Les « propositions » plutôt que le « combat »

Autre réflexion imposée dans les débats par certains candidats : la fin du modèle paritaire. Les différentes lois réformant le code du travail ont déjà contribué à le marginaliser en renvoyant la négociation des accords collectifs au niveau des branches professionnelles et des entreprises elles-mêmes. Mais l’autre face de la médaille, la renonciation au paritarisme de « gestion », pourrait être plus problématique pour le Medef comme pour les autres organisations syndicales qui tirent une part significative de leurs recettes des subventions au titre de leur contribution à la gestion d’organismes (Assurance maladie, Allocations familiales, Unédic, OPCA etc). 17 millions d’euros de subventions paritaires sont ainsi prévus sur les 42,7 millions du budget 2018 (24,7 millions d’euros issus des cotisations).

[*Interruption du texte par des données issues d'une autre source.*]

$ cat src/design/sq_pkg.sv
// Sizes are fixed here for the whole queue; state encodings follow the LSU's existing store queue
`default_nettype none

package sq_pkg;

    // Number of store queue entries and the width of an index into them
    localparam int SQ_DEPTH     = 8;
    localparam int SQ_IDX_WIDTH = 3;

    // Store payload widths
    localparam int ADDR_WIDTH    = 32;
    localparam int DATA_WIDTH    = 32;
    localparam int ROB_IDX_WIDTH = 5;

    // Encoding widths for the opcode and the entry state
    localparam int OP_WIDTH    = 2;
    localparam int STATE_WIDTH = 3;

    // Store opcodes for byte, half-word and word stores
    typedef enum logic [OP_WIDTH-1:0] {
        SB = 2'b00,
        SH = 2'b01,
        SW = 2'b10
    } sq_op_t;

    // Entry states
    // The top bit is set for every state that holds a retired store
    // INVALID holds nothing, VALID holds a store the ROB has not retired yet
    // MHQ_FILL_WAIT parks a retired store until the miss handling queue fills its line
    // NONSPECULATIVE is ready to launch, LAUNCHED is waiting for the LSU outcome
    typedef enum logic [STATE_WIDTH-1:0] {
        INVALID        = 3'b000,
        VALID          = 3'b001,
        MHQ_FILL_WAIT  = 3'b100,
        NONSPECULATIVE = 3'b101,
        LAUNCHED       = 3'b110
    } sq_state_t;

    // One store as it is allocated, held and launched
    // The tag is the ROB index of the store
    typedef struct packed {
        sq_op_t                   op;
        logic [ROB_IDX_WIDTH-1:0] tag;
        logic [ADDR_WIDTH-1:0]    addr;
        logic [DATA_WIDTH-1:0]    data;
    } sq_store_t;

    // Outcome of a launch as reported by the LSU and the MHQ
    // These bits only mean something while the separate update enable is high
    typedef struct packed {
        logic retry;
        logic replay;
        logic mhq_retry;
        logic mhq_replay;
    } sq_update_t;

endpackage

`default_nettype wire
$ cat src/design/store_queue.sv
// Store queue top; producers must hold i_alloc_en low while o_full is high
`default_nettype none

module store_queue (
    input  logic                             clk,
    input  logic                             i_reset,

    // Allocation from decode
    input  logic                             i_alloc_en,
    input  sq_pkg::sq_store_t                i_alloc,

    // ROB retire broadcast and its acknowledge
    input  logic                             i_rob_retire_en,
    input  logic [sq_pkg::ROB_IDX_WIDTH-1:0] i_rob_retire_tag,
    output logic                             o_rob_retire_ack,

    // Launch into the LSU pipeline
    output logic                             o_launch_en,
    output sq_pkg::sq_store_t                o_launch,

    // Outcome of the last launch from the LSU and MHQ
    input  logic                             i_update_en,
    input  sq_pkg::sq_update_t               i_update,

    // MHQ fill broadcast and pipeline flush
    input  logic                             i_mhq_fill_en,
    input  logic                             i_flush,

    // Status
    output logic                             o_full,
    output logic                             o_empty,
    output logic [sq_pkg::SQ_DEPTH-1:0]      o_nonspec_mask
);

    import sq_pkg::*;

    logic [SQ_DEPTH-1:0] alloc_vec;
    logic [SQ_DEPTH-1:0] empty_mask;
    logic [SQ_DEPTH-1:0] retirable_mask;
    logic [SQ_DEPTH-1:0] retire_vec;
    logic [SQ_DEPTH-1:0] update_vec;
    logic [SQ_DEPTH-1:0] ack_vec;
    sq_store_t           stores [SQ_DEPTH];

    // Every entry sees the same payload and broadcasts
    // Only its own bits of the alloc, retire and update vectors select it
    for (genvar g = 0; g < SQ_DEPTH; g++) begin : g_entry
        sq_entry u_entry (
            .clk              (clk),
            .i_reset          (i_reset),
            .i_flush          (i_flush),
            .i_alloc_en       (alloc_vec[g]),
            .i_alloc          (i_alloc),
            .i_retire_en      (retire_vec[g]),
            .i_update_en      (update_vec[g]),
            .i_update         (i_update),
            .i_mhq_fill_en    (i_mhq_fill_en),
            .i_rob_retire_en  (i_rob_retire_en),
            .i_rob_retire_tag (i_rob_retire_tag),
            .o_empty          (empty_mask[g]),
            .o_retirable      (retirable_mask[g]),
            .o_nonspeculative (o_nonspec_mask[g]),
            .o_store          (stores[g]),
            .o_rob_retire_ack (ack_vec[g])
        );
    end

    sq_alloc_ctrl u_alloc_ctrl (
        .i_alloc_en   (i_alloc_en),
        .i_empty_mask (empty_mask),
        .o_alloc_vec  (alloc_vec),
        .o_full       (o_full)
    );

    sq_launch_ctrl u_launch_ctrl (
        .clk              (clk),
        .i_reset          (i_reset),
        .i_flush          (i_flush),
        .i_retirable_mask (retirable_mask),
        .i_stores         (stores),
        .i_update_en      (i_update_en),
        .o_retire_vec     (retire_vec),
        .o_update_vec     (update_vec),
        .o_launch_en      (o_launch_en),
        .o_launch         (o_launch)
    );

    // At most one entry matches a tag, so the OR is the ack of that entry
    assign o_rob_retire_ack = |ack_vec;

    // Empty only when every slot is free
    assign o_empty = &empty_mask;

endmodule

`default_nettype wire

$ cat src/design/sq_launch_ctrl.sv
// Only one store is in flight at a time; outcomes that arrive while nothing is in flight are ignored
`default_nettype none

module sq_launch_ctrl (
    input  logic                        clk,
    input  logic                        i_reset,
    input  logic                        i_flush,

    // Entry status and payloads
    input  logic [sq_pkg::SQ_DEPTH-1:0] i_retirable_mask,
    input  sq_pkg::sq_store_t           i_stores [sq_pkg::SQ_DEPTH],

    // Outcome strobe from the LSU and MHQ
    input  logic                        i_update_en,

    output logic [sq_pkg::SQ_DEPTH-1:0] o_retire_vec,
    output logic [sq_pkg::SQ_DEPTH-1:0] o_update_vec,
    output logic                        o_launch_en,
    output sq_pkg::sq_store_t           o_launch
);

    import sq_pkg::*;

    logic                    in_flight_r;
    logic [SQ_IDX_WIDTH-1:0] launch_idx_r;
    logic [SQ_IDX_WIDTH-1:0] sel_idx;
    logic                    launch_sel;
    logic                    update_accept;

    // Lowest retirable index wins, so scan from the top and let lower hits overwrite
    always_comb begin
        sel_idx = '0;
        for (int i = SQ_DEPTH - 1; i >= 0; i--) begin
            if (i_retirable_mask[i]) begin
                sel_idx = SQ_IDX_WIDTH'(i);
            end
        end
    end

    // A new launch is picked only when the pipeline holds none of our stores
    // This also keeps an update cycle from selecting, since in-flight is still set then
    assign launch_sel = ~in_flight_r & (|i_retirable_mask);

    // The chosen entry moves to LAUNCHED on the same edge that registers its store
    assign o_retire_vec = launch_sel ? (SQ_DEPTH'(1) << sel_idx) : '0;

    // The outcome belongs to whichever entry was launched last
    assign update_accept = i_update_en & in_flight_r;
    assign o_update_vec  = update_accept ? (SQ_DEPTH'(1) << launch_idx_r) : '0;

    always_ff @(posedge clk) begin
        if (i_reset) begin
            in_flight_r <= 1'b0;
            o_launch_en <= 1'b0;
        end else begin
            o_launch_en <= launch_sel;

            // A launch takes priority over a flush in the same cycle
            if (launch_sel) begin
                in_flight_r <= 1'b1;
            end else if (update_accept || i_flush) begin
                in_flight_r <= 1'b0;
            end
        end
    end

    // Index and payload of the launched store are only meaningful with the flags above
    always_ff @(posedge clk) begin
        if (launch_sel) begin
            launch_idx_r <= sel_idx;
            o_launch     <= i_stores[sel_idx];
        end
    end

endmodule

`default_nettype wire

$ cat src/design/sq_alloc_ctrl.sv
// Allocation picks the lowest free slot; a request while o_full is high is dropped
`default_nettype none

module sq_alloc_ctrl (
    input  logic                        i_alloc_en,
    input  logic [sq_pkg::SQ_DEPTH-1:0] i_empty_mask,
    output logic [sq_pkg::SQ_DEPTH-1:0] o_alloc_vec,
    output logic                        o_full
);

    import sq_pkg::*;

    // Walk up from entry 0 and claim the first empty slot
    // The request strobe is folded in so the vector is all zero when idle
    always_comb begin
        logic found;

        found       = 1'b0;
        o_alloc_vec = '0;

        for (int i = 0; i < SQ_DEPTH; i++) begin
            if (i_empty_mask[i] && !found) begin
                o_alloc_vec[i] = i_alloc_en;
                found          = 1'b1;
            end
        end
    end

    // Full means no slot is empty
    // This follows the entry states directly, so it changes in the cycle after an allocation
    assign o_full = ~|i_empty_mask;

endmodule

`default_nettype wire

$ cat src/design/sq_entry.sv
// One store slot; the caller must only allocate it while empty and only launch it while retirable
`default_nettype none

module sq_entry (
    input  logic                             clk,
    input  logic                             i_reset,
    input  logic                             i_flush,

    // Allocation from decode
    input  logic                             i_alloc_en,
    input  sq_pkg::sq_store_t                i_alloc,

    // Launch strobe and outcome from the launch controller
    input  logic                             i_retire_en,
    input  logic                             i_update_en,
    input  sq_pkg::sq_update_t               i_update,

    // Fill broadcast from the MHQ
    input  logic                             i_mhq_fill_en,

    // Retire broadcast from the ROB
    input  logic                             i_rob_retire_en,
    input  logic [sq_pkg::ROB_IDX_WIDTH-1:0] i_rob_retire_tag,

    output logic                             o_empty,
    output logic                             o_retirable,
    output logic                             o_nonspeculative,
    output sq_pkg::sq_store_t                o_store,
    output logic                             o_rob_retire_ack
);

    import sq_pkg::*;

    sq_state_t state_r;
    sq_state_t state_next;
    sq_store_t store_r;
    logic      rob_match;

    // The ROB only retires a store that is still speculative
    // At most one VALID entry can hold a given tag
    assign rob_match = i_rob_retire_en & (state_r == VALID) & (store_r.tag == i_rob_retire_tag);

    always_comb begin
        sq_state_t fill_state;
        sq_state_t update_state;

        // A fill in the same cycle as a retry wakes the store at once
        fill_state = i_mhq_fill_en ? NONSPECULATIVE : MHQ_FILL_WAIT;

        // Replays go straight back to the launch pool
        // Only retry together with mhq_retry waits for a fill, anything else completes the store
        if (i_update.replay || i_update.mhq_replay) begin
            update_state = NONSPECULATIVE;
        end else if (i_update.retry && i_update.mhq_retry) begin
            update_state = fill_state;
        end else begin
            update_state = INVALID;
        end

        state_next = state_r;

        unique case (state_r)
            INVALID: begin
                if (i_alloc_en) state_next = VALID;
            end
            VALID: begin
                // Flush wins over a retire in the same cycle
                if (i_flush) state_next = INVALID;
                else if (rob_match) state_next = NONSPECULATIVE;
            end
            MHQ_FILL_WAIT: begin
                if (i_mhq_fill_en) state_next = NONSPECULATIVE;
            end
            NONSPECULATIVE: begin
                if (i_retire_en) state_next = LAUNCHED;
            end
            LAUNCHED: begin
                // A flush kills the pipeline copy, so the store must go again
                if (i_flush) state_next = NONSPECULATIVE;
                else if (i_update_en) state_next = update_state;
            end
            default: state_next = INVALID;
        endcase
    end

    always_ff @(posedge clk) begin
        if (i_reset) begin
            state_r <= INVALID;
        end else begin
            state_r <= state_next;
        end
    end

    // Payload is captured once at allocation and held until the slot is reused
    always_ff @(posedge clk) begin
        if (i_alloc_en) begin
            store_r <= i_alloc;
        end
    end

    assign o_empty          = (state_r == INVALID);
    assign o_retirable      = (state_r == NONSPECULATIVE);
    // MHQ_FILL_WAIT, NONSPECULATIVE and LAUNCHED all share the top bit
    assign o_nonspeculative = state_r[STATE_WIDTH-1];
    assign o_store          = store_r;
    assign o_rob_retire_ack = rob_match;

endmodule

`default_nettype wire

De quoi pousser les principaux candidats à ne pas trancher le nœud gordien pour le moment… Alexandre Saubot veut « revoir » la participation du Medef au paritarisme en se « retirant de l’assurance maladie, de l’assurance vieillesse et des allocations familiales. » Geoffroy Roux de Bézieux sonne « la fin du paritarisme de gestion traditionnel » mais souhaite « conserver un certain nombre de mandats paritaires à l’échelon local ». Pour Patrick Martin, « le paritarisme ne doit pas être rejeté par principe » mais il consent, s’il est élu, à entamer « la renonciation progressive aux financements paritaires ».

La « transformation » comme mot d'ordre

Elu sous une présidence socialiste, Pierre Gattaz avait rapidement imposé son style : une posture combattive faites de punchlines (on se souvient de la promesse « 1 million d’emplois »). Son successeur, qui devrait passer les quatre prochaines années à discuter avec un chef de l’Etat et un gouvernement ouvertement pro-business, pourra davantage être force de propositions que « premier opposant ». Et c’est justement un point qui rassemble les différents candidats : tous ou presque prônent la « transformation », la « rénovation » voire la « réforme » d’une organisation qui doit être assez influente pour peser sur les politiques publiques tout en se rapprochant de sa base pour gagner en représentativité.

*sondage OpinionWay pour le mouvement patronal Ethic, avril 2018.